Give back exactly the lines of the data below, starting with the line that has "--- a/flow/design.v" and going on through the line that has "w2_ok <= '0;".

Collected data entries

☆ ☆ ☆ ☆ ☆ ☆ ☆

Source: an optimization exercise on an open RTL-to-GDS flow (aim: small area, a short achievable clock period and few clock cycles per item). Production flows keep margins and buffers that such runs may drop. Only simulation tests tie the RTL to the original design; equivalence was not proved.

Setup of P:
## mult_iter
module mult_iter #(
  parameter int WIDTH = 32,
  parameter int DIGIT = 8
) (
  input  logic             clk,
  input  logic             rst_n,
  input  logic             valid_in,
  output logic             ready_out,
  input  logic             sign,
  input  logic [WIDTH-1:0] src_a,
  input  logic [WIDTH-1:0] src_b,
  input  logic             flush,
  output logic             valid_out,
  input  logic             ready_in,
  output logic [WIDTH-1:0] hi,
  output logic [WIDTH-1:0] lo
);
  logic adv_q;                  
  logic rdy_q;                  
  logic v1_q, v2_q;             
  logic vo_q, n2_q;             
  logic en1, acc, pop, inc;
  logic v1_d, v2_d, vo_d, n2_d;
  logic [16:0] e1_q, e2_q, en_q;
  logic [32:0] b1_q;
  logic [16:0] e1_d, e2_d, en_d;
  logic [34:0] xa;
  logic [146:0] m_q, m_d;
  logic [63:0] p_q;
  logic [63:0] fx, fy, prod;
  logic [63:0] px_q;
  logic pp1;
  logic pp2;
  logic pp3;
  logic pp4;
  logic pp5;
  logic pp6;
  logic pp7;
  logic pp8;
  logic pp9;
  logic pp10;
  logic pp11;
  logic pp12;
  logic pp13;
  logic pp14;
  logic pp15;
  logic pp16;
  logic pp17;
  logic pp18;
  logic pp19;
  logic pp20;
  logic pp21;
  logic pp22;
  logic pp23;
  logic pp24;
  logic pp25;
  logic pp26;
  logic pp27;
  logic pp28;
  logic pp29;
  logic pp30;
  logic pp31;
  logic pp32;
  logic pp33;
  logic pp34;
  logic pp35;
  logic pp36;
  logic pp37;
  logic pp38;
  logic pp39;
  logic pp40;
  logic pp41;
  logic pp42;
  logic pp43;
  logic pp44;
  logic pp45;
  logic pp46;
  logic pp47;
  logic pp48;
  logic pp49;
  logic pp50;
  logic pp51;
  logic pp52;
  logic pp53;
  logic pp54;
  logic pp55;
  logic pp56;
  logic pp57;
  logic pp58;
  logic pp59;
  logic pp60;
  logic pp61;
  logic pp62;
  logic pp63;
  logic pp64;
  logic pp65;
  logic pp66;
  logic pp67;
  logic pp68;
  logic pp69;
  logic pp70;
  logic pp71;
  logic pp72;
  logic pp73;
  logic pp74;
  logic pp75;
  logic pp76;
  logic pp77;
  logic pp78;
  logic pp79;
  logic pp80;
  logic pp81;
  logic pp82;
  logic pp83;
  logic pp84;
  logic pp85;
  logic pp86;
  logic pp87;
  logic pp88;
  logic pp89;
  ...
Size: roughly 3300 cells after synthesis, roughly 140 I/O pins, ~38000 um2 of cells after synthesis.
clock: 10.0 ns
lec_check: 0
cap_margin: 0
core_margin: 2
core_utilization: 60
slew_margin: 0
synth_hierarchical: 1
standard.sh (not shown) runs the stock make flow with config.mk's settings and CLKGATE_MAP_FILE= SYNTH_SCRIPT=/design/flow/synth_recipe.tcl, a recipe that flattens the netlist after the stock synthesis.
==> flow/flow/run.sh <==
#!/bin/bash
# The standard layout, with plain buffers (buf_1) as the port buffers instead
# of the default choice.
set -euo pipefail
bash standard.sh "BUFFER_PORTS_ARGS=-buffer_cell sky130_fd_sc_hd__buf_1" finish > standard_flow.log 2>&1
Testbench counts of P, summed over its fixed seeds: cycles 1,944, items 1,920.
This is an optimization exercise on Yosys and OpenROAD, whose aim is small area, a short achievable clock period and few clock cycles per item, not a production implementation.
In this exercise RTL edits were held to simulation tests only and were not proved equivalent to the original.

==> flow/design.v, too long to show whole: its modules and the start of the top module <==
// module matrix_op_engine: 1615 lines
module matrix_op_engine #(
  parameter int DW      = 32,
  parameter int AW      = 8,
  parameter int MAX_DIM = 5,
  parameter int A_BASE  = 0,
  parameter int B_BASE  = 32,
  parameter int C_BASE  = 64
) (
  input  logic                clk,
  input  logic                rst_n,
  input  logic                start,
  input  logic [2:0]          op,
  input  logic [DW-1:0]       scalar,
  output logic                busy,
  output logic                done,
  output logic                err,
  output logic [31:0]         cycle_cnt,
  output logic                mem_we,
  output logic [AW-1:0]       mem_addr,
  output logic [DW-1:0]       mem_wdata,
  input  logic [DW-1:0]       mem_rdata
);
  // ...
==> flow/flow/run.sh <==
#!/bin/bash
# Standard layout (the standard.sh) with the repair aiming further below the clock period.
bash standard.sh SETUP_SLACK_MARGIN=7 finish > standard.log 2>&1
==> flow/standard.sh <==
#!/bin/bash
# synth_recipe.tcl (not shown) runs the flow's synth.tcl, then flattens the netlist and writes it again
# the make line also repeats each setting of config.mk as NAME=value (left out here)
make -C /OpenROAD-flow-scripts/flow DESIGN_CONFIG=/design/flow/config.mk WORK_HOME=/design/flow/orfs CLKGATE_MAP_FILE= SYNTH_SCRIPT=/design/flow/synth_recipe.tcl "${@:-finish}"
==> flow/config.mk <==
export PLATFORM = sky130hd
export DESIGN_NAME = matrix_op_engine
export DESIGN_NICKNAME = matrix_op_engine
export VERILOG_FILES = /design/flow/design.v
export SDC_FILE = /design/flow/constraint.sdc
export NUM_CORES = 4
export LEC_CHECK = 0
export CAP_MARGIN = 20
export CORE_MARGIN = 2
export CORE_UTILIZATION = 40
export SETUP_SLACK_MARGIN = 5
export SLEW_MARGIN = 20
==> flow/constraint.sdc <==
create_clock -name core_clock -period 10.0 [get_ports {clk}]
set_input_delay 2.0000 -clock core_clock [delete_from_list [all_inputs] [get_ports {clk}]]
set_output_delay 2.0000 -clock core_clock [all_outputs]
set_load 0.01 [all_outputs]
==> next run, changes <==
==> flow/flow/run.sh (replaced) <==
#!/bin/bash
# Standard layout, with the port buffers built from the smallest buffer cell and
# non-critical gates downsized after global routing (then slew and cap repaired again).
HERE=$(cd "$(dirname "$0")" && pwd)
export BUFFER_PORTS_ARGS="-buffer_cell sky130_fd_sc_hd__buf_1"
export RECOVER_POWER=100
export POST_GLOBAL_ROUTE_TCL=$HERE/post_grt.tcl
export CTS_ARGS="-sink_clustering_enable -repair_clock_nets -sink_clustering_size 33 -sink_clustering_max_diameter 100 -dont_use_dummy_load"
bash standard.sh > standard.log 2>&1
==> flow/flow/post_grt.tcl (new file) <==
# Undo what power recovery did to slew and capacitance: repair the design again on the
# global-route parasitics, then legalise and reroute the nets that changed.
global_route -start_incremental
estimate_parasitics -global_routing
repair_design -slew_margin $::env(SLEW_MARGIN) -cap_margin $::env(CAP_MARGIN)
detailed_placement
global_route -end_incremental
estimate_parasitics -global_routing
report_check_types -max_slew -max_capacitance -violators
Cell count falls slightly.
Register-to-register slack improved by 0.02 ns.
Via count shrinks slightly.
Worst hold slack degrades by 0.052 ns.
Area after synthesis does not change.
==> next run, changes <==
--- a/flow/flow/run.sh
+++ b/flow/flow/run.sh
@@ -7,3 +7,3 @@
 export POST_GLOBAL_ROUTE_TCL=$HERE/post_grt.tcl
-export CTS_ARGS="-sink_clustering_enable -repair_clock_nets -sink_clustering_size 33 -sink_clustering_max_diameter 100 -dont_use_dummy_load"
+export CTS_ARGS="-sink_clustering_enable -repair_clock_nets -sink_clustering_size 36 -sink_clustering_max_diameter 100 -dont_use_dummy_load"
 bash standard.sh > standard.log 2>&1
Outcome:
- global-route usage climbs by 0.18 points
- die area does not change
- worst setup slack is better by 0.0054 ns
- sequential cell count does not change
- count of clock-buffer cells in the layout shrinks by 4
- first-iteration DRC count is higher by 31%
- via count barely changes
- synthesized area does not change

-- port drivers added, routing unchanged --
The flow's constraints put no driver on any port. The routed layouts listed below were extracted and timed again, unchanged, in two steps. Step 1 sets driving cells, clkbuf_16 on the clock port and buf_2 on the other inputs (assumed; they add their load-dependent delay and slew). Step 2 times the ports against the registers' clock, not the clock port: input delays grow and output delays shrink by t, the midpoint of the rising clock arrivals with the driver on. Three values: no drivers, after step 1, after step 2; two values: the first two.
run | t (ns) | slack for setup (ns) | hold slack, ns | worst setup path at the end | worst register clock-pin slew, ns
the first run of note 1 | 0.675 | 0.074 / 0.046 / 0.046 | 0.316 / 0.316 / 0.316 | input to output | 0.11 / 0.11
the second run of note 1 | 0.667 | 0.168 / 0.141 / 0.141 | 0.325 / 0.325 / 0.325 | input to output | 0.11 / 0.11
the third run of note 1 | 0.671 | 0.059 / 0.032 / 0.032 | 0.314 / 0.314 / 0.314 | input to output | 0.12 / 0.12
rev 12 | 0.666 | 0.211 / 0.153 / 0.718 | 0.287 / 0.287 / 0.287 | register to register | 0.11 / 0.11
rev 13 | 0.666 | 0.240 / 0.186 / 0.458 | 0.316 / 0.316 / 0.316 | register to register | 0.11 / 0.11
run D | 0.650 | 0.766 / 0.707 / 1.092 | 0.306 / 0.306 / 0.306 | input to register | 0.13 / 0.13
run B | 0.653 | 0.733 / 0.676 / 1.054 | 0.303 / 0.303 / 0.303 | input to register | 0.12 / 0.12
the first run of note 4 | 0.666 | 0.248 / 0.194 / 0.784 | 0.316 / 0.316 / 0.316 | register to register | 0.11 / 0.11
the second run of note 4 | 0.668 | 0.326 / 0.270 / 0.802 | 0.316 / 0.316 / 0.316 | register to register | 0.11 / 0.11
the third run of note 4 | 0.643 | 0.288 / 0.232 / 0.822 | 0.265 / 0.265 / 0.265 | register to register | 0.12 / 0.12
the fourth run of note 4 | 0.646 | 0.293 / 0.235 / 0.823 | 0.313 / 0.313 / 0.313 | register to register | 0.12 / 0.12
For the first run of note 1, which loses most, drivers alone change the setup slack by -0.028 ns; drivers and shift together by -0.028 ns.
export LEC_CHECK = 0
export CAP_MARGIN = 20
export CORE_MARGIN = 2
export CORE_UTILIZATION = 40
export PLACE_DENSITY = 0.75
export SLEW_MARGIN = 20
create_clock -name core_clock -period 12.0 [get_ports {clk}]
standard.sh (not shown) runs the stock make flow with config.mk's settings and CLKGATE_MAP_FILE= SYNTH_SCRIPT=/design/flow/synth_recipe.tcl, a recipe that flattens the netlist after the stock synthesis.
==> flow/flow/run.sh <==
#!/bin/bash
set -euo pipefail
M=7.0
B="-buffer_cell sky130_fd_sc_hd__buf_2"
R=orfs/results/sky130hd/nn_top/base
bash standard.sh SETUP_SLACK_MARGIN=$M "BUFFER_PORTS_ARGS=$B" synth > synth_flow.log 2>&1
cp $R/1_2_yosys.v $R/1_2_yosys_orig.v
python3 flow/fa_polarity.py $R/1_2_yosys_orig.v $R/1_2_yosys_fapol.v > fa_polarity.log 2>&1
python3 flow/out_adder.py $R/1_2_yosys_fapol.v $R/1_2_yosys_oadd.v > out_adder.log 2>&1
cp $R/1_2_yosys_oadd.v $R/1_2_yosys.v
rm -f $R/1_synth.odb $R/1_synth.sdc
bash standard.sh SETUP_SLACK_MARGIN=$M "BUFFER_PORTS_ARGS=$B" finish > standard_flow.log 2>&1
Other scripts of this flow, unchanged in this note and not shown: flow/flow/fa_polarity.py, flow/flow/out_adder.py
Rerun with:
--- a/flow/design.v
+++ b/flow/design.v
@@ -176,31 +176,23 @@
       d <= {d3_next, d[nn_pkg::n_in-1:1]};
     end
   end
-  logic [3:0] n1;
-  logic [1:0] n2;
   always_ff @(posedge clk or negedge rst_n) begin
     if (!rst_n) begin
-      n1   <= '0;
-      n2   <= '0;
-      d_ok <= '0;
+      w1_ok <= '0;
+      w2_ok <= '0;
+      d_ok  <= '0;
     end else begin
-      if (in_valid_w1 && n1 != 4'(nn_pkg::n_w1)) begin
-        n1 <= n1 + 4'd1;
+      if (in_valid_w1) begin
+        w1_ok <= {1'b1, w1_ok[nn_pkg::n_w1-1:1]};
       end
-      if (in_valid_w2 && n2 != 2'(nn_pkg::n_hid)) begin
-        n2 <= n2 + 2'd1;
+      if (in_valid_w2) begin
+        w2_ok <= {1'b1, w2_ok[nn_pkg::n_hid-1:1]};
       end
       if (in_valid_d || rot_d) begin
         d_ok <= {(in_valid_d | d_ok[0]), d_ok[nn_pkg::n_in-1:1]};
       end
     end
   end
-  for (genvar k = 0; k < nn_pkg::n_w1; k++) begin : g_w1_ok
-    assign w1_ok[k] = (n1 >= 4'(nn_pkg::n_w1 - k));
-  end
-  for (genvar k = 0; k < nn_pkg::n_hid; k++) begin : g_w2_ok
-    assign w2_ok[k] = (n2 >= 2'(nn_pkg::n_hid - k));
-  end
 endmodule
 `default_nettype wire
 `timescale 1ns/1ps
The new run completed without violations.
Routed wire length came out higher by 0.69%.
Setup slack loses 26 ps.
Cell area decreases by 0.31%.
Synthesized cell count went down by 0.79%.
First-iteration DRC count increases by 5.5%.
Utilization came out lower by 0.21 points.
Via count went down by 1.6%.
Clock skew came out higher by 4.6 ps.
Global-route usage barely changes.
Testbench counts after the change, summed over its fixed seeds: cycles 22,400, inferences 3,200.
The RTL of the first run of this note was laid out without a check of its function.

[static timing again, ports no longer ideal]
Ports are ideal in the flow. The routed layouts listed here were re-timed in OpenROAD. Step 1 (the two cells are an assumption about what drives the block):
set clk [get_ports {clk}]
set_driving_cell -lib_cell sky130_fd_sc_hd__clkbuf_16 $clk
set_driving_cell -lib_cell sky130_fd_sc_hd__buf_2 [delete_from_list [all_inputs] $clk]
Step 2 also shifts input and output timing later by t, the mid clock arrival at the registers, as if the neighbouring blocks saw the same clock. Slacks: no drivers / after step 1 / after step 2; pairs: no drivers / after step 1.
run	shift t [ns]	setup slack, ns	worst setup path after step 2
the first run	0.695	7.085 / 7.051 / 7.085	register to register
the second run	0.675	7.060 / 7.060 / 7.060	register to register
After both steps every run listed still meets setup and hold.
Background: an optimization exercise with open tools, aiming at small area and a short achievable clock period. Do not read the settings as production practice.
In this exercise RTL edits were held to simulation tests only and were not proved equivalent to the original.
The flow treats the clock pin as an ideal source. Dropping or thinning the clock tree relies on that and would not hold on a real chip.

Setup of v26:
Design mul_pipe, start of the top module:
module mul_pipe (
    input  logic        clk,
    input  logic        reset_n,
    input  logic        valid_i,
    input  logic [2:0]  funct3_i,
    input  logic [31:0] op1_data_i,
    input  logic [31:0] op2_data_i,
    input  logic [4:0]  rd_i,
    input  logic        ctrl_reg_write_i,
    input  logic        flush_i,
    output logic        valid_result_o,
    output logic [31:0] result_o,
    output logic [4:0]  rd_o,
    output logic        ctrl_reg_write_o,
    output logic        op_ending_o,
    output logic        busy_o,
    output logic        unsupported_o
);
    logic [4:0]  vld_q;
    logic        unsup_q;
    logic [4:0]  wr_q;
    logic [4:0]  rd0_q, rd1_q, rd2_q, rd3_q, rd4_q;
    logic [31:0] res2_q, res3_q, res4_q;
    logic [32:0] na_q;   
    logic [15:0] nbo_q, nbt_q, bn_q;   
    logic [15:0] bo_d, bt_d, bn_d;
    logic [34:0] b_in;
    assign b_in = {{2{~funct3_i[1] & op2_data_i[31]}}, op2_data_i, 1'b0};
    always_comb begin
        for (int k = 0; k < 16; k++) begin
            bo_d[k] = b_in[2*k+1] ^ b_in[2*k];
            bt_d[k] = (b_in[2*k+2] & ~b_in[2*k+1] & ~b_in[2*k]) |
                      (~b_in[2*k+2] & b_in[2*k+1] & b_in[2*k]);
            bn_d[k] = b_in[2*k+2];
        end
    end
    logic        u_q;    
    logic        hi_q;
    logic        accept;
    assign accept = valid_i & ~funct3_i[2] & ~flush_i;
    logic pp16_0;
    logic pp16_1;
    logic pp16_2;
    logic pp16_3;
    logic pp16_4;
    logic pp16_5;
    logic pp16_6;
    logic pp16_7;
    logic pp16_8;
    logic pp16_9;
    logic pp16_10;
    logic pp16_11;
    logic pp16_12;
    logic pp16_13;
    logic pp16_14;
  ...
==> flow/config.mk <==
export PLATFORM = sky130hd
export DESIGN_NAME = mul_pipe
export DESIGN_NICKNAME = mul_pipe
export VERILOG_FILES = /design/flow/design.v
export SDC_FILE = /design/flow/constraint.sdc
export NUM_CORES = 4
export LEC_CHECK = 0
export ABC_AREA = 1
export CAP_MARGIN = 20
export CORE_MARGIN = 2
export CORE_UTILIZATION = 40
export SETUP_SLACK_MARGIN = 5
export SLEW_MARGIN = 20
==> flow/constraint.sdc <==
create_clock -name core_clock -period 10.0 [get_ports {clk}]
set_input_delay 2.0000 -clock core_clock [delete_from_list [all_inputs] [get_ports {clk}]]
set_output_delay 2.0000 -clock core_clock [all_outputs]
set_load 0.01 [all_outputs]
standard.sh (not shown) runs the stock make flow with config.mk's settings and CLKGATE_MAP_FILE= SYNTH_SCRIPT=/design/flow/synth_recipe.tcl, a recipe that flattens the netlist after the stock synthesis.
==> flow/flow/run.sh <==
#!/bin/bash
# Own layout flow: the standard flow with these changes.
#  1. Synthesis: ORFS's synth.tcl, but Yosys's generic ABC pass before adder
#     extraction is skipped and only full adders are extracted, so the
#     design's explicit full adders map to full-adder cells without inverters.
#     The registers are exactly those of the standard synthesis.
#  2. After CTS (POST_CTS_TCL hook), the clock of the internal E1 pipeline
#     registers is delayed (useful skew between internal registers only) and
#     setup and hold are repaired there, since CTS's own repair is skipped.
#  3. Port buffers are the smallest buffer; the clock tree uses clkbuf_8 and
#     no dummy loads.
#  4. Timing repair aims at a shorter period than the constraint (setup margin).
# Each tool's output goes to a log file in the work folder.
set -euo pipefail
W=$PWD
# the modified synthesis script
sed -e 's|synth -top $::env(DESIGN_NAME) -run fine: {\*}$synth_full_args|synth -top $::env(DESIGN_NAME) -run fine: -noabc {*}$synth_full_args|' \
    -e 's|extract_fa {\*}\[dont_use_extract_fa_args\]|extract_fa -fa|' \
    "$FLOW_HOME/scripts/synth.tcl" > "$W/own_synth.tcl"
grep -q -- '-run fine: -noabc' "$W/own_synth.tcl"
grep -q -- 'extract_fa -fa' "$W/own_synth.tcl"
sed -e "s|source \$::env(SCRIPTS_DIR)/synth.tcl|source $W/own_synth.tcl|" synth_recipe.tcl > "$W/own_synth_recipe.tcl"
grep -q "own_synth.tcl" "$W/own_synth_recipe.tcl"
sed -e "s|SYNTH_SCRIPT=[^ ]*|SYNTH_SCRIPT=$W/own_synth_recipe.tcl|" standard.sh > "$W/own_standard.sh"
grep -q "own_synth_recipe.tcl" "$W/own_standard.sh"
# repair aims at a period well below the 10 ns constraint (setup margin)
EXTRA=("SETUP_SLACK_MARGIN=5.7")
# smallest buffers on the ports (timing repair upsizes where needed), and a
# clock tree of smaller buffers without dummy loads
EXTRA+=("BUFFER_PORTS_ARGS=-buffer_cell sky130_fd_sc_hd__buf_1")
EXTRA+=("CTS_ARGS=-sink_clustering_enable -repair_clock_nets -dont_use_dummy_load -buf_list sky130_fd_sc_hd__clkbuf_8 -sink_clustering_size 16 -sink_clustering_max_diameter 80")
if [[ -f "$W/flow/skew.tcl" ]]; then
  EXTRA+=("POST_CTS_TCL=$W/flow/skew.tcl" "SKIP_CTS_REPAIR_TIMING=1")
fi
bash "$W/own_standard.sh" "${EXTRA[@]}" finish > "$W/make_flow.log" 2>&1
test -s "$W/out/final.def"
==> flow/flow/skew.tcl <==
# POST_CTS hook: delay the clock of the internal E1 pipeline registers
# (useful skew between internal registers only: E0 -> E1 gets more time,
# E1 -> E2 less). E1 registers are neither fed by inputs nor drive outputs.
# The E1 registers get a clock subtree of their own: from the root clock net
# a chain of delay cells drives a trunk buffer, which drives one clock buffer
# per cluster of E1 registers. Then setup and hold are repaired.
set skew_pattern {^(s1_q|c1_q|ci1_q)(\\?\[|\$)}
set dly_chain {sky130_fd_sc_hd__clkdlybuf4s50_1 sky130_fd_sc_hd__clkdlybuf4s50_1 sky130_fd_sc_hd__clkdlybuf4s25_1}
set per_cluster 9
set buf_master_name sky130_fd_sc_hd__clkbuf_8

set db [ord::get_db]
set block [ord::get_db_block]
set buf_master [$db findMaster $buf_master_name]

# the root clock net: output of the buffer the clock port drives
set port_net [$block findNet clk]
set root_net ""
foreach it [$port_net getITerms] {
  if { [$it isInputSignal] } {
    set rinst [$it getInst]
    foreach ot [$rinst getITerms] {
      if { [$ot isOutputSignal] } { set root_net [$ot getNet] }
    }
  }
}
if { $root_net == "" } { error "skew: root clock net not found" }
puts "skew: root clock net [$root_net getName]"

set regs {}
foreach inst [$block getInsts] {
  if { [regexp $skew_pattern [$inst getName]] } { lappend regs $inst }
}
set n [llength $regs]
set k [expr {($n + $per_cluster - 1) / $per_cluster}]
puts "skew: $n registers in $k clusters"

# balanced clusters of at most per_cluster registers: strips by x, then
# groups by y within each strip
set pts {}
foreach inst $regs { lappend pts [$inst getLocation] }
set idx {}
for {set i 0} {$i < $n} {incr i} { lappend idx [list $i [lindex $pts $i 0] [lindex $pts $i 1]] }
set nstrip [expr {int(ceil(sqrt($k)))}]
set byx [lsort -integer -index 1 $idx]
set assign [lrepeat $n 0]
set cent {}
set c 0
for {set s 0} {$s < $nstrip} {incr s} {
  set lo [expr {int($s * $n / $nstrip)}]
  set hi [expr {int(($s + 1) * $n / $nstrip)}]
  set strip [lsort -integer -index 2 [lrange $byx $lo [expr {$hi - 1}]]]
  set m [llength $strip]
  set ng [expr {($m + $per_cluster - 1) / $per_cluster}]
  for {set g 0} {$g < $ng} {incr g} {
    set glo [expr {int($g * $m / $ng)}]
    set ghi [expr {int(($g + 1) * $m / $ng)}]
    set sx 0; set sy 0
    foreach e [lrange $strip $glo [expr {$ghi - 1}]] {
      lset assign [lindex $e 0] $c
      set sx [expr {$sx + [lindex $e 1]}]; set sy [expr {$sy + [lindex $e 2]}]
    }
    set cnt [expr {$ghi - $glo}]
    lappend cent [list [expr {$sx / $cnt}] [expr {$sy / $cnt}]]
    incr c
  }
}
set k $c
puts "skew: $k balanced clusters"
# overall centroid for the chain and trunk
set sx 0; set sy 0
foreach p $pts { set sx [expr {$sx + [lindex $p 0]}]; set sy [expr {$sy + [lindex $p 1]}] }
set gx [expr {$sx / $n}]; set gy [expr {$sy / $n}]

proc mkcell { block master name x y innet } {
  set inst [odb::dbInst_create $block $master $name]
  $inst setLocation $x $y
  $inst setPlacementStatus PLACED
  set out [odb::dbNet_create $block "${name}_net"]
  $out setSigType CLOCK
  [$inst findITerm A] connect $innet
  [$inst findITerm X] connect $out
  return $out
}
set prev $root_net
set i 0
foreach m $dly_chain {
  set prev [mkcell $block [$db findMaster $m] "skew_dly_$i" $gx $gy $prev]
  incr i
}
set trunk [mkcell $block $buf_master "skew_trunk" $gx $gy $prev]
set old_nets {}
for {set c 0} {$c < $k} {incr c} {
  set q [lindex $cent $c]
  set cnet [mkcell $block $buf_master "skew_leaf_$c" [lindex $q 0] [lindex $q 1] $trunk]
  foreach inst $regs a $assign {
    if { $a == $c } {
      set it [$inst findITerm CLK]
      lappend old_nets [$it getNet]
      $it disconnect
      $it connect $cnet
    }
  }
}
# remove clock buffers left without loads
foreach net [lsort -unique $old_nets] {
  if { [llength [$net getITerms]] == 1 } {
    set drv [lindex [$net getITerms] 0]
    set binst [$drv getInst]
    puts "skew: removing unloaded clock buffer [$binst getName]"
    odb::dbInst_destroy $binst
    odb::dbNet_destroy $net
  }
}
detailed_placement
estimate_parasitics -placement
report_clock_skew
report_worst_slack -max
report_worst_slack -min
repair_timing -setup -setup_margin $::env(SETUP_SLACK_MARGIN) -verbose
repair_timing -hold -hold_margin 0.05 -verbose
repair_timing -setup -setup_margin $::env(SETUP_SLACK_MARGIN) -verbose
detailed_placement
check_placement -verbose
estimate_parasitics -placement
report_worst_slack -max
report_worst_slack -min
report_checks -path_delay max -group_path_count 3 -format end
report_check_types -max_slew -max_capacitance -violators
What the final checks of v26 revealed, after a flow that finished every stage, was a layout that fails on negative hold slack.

☆ ☆ ☆ ☆ ☆ ☆ ☆

** Written answer **
--- a/flow/design.v
+++ b/flow/design.v
@@ -176,31 +176,23 @@
       d <= {d3_next, d[nn_pkg::n_in-1:1]};
     end
   end
-  logic [3:0] n1;
-  logic [1:0] n2;
   always_ff @(posedge clk or negedge rst_n) begin
     if (!rst_n) begin
-      n1   <= '0;
-      n2   <= '0;
-      d_ok <= '0;
+      w1_ok <= '0;
+      w2_ok <= '0;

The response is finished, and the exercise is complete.